(Stored data entries)
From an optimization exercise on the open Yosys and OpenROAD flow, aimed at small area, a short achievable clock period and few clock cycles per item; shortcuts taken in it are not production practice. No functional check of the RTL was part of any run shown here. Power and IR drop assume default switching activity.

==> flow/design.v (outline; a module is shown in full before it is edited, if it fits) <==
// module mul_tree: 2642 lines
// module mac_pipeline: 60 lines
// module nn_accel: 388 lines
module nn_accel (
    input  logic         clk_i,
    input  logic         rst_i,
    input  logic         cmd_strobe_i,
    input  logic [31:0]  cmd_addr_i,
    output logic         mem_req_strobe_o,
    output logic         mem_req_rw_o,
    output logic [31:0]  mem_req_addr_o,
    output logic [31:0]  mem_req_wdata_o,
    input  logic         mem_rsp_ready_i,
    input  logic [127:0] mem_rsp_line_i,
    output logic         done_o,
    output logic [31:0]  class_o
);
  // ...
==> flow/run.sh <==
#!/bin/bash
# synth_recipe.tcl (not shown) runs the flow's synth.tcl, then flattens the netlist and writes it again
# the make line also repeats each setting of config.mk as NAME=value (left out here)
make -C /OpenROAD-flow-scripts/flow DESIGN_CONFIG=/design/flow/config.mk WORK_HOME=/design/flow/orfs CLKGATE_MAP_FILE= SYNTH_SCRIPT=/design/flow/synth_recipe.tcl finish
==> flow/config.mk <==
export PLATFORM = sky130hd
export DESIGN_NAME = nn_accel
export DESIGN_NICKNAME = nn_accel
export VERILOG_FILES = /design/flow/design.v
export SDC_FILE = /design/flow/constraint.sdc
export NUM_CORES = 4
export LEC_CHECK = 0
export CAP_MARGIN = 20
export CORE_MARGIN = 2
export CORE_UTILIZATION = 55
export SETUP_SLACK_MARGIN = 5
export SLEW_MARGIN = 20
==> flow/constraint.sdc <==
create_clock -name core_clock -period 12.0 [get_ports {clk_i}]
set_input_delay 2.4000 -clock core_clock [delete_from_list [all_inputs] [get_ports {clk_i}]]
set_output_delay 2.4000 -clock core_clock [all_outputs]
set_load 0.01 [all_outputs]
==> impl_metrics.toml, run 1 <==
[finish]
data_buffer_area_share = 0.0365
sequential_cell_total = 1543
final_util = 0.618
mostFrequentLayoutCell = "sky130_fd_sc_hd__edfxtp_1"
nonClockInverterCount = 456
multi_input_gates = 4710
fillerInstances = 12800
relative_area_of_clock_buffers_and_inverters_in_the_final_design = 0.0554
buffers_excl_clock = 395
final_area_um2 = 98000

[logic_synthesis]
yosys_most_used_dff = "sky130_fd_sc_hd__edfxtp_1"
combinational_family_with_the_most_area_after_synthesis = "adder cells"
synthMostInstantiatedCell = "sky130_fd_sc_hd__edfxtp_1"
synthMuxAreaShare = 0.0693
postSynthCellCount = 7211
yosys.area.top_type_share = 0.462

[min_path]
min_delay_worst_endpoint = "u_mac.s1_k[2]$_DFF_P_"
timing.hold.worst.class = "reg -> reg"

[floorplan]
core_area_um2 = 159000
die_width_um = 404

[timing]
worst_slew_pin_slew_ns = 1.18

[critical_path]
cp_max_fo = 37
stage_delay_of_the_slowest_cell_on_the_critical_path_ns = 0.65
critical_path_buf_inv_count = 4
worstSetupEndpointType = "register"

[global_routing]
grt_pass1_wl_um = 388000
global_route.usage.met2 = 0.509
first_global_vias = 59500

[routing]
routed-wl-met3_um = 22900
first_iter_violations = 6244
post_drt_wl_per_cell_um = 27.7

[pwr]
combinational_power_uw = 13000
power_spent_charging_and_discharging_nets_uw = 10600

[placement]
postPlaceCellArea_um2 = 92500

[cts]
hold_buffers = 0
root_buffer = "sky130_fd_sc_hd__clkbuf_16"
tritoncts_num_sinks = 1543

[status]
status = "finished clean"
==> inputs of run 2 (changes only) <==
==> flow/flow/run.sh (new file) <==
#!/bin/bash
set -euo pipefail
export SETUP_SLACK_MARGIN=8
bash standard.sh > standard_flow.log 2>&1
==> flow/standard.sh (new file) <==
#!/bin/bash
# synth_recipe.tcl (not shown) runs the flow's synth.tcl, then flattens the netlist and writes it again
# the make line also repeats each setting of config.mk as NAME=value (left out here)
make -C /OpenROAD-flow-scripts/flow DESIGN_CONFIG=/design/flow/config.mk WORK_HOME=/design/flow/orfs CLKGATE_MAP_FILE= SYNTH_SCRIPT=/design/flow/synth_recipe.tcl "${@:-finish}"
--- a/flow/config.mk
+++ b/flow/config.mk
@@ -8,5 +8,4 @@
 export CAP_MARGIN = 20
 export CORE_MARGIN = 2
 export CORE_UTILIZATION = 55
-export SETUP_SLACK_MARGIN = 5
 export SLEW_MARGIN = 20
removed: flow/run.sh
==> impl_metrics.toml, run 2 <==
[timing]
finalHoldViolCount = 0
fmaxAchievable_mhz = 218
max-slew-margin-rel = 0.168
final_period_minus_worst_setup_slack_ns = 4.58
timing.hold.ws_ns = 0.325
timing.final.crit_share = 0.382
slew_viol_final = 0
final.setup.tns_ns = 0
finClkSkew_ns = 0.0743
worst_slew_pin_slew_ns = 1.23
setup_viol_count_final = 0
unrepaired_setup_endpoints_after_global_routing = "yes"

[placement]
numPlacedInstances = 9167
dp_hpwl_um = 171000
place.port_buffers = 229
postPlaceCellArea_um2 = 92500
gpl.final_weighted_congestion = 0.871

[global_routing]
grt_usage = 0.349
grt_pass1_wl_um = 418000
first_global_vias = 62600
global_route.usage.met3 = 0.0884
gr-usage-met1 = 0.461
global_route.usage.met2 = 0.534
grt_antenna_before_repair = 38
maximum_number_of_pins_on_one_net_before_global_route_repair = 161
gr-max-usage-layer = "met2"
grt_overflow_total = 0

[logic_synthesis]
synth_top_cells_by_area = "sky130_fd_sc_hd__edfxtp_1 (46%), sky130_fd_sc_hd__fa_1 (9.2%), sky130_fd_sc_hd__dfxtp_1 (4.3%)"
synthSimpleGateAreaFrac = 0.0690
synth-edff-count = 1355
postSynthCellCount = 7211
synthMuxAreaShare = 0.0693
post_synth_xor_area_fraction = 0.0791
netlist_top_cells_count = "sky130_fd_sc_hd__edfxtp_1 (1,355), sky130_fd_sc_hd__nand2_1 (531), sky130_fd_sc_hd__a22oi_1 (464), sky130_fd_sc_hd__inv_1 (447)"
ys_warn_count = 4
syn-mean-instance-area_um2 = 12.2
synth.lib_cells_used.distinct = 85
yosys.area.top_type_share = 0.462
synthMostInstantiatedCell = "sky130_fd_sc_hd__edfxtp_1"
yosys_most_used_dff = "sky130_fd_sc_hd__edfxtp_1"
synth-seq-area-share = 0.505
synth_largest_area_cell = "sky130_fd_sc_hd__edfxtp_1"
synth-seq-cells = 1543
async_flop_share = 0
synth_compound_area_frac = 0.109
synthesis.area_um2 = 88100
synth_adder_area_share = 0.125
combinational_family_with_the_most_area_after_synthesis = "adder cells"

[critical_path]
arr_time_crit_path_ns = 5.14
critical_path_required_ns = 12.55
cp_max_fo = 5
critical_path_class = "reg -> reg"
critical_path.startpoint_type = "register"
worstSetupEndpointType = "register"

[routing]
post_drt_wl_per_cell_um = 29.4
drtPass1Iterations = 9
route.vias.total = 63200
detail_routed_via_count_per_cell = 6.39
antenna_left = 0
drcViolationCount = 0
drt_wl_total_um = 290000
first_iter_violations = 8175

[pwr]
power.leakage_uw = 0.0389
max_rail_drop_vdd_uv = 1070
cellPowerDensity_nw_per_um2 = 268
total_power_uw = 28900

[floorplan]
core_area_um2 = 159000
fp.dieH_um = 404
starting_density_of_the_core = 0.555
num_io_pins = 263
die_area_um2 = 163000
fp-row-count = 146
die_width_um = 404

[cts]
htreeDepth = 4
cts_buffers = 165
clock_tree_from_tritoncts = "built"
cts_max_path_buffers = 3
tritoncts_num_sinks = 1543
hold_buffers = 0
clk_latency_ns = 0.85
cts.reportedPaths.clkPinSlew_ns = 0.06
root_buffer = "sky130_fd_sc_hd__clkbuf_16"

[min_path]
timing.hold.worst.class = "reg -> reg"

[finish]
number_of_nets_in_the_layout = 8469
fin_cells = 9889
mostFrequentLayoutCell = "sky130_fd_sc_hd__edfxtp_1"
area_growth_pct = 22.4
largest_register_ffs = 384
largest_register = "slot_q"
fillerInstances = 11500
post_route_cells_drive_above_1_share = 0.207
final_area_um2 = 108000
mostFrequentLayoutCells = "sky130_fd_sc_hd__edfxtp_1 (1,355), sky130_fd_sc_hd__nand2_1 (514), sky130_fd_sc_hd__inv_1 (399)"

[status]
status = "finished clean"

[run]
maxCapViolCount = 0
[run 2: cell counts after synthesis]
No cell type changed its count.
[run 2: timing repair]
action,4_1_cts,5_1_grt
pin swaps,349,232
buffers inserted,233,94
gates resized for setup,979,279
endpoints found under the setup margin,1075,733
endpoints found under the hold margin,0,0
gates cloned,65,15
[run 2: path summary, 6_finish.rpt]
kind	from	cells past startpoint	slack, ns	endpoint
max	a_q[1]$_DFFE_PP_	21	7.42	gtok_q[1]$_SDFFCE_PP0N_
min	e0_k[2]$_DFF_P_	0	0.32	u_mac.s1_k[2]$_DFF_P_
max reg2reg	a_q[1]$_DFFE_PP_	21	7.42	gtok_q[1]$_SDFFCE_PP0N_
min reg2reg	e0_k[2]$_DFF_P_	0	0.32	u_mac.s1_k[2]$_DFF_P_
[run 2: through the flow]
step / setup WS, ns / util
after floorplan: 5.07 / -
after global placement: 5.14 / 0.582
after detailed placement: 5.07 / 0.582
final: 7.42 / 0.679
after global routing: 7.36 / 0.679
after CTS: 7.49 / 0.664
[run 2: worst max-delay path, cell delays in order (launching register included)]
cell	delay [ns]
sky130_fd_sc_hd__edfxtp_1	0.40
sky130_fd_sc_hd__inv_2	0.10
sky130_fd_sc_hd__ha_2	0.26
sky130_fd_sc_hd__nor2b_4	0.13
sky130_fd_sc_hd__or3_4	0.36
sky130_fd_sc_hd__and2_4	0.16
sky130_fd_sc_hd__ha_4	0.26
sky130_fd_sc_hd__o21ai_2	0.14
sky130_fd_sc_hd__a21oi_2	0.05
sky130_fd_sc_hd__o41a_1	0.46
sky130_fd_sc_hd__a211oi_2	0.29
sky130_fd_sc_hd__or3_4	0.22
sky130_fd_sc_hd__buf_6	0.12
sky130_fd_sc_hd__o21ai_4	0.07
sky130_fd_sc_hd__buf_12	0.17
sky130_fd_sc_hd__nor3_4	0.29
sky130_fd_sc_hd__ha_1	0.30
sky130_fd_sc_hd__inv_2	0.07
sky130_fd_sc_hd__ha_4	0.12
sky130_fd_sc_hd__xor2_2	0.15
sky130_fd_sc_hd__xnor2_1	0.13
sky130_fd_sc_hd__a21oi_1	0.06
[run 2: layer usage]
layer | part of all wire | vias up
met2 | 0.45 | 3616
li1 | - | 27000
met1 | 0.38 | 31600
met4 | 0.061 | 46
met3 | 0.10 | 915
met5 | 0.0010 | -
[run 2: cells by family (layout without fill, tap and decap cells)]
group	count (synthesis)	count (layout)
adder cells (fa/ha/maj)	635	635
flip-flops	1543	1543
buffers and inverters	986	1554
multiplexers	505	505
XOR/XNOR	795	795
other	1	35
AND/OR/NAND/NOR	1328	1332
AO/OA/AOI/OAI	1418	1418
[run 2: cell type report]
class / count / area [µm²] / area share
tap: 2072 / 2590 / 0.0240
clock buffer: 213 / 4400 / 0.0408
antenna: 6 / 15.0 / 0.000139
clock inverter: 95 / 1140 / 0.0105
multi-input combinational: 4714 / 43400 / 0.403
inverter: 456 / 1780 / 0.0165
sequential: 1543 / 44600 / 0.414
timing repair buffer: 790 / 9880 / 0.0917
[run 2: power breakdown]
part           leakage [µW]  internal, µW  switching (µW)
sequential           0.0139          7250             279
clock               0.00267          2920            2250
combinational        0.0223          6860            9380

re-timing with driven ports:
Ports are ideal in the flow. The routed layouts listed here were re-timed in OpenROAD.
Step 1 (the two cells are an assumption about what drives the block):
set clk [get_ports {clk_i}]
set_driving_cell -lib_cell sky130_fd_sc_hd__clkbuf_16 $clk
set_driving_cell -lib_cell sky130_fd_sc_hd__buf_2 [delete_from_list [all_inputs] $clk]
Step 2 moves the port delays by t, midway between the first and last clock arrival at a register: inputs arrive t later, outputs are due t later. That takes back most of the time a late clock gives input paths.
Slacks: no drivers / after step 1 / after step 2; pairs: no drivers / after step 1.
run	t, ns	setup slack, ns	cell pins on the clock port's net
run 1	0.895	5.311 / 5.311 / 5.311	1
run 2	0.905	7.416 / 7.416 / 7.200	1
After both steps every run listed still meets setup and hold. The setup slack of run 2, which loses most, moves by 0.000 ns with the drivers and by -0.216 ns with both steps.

▶ Exercise brief: Scan the data above. Return every line with "switching" in it.

▶ Answer area:
From an optimization exercise on the open Yosys and OpenROAD flow, aimed at small area, a short achievable clock period and few clock cycles per item; shortcuts taken in it are not production practice. No functional check of the RTL was part of any run shown here. Power and IR drop assume default switching activity.
part           leakage [µW]  internal, µW  switching (µW)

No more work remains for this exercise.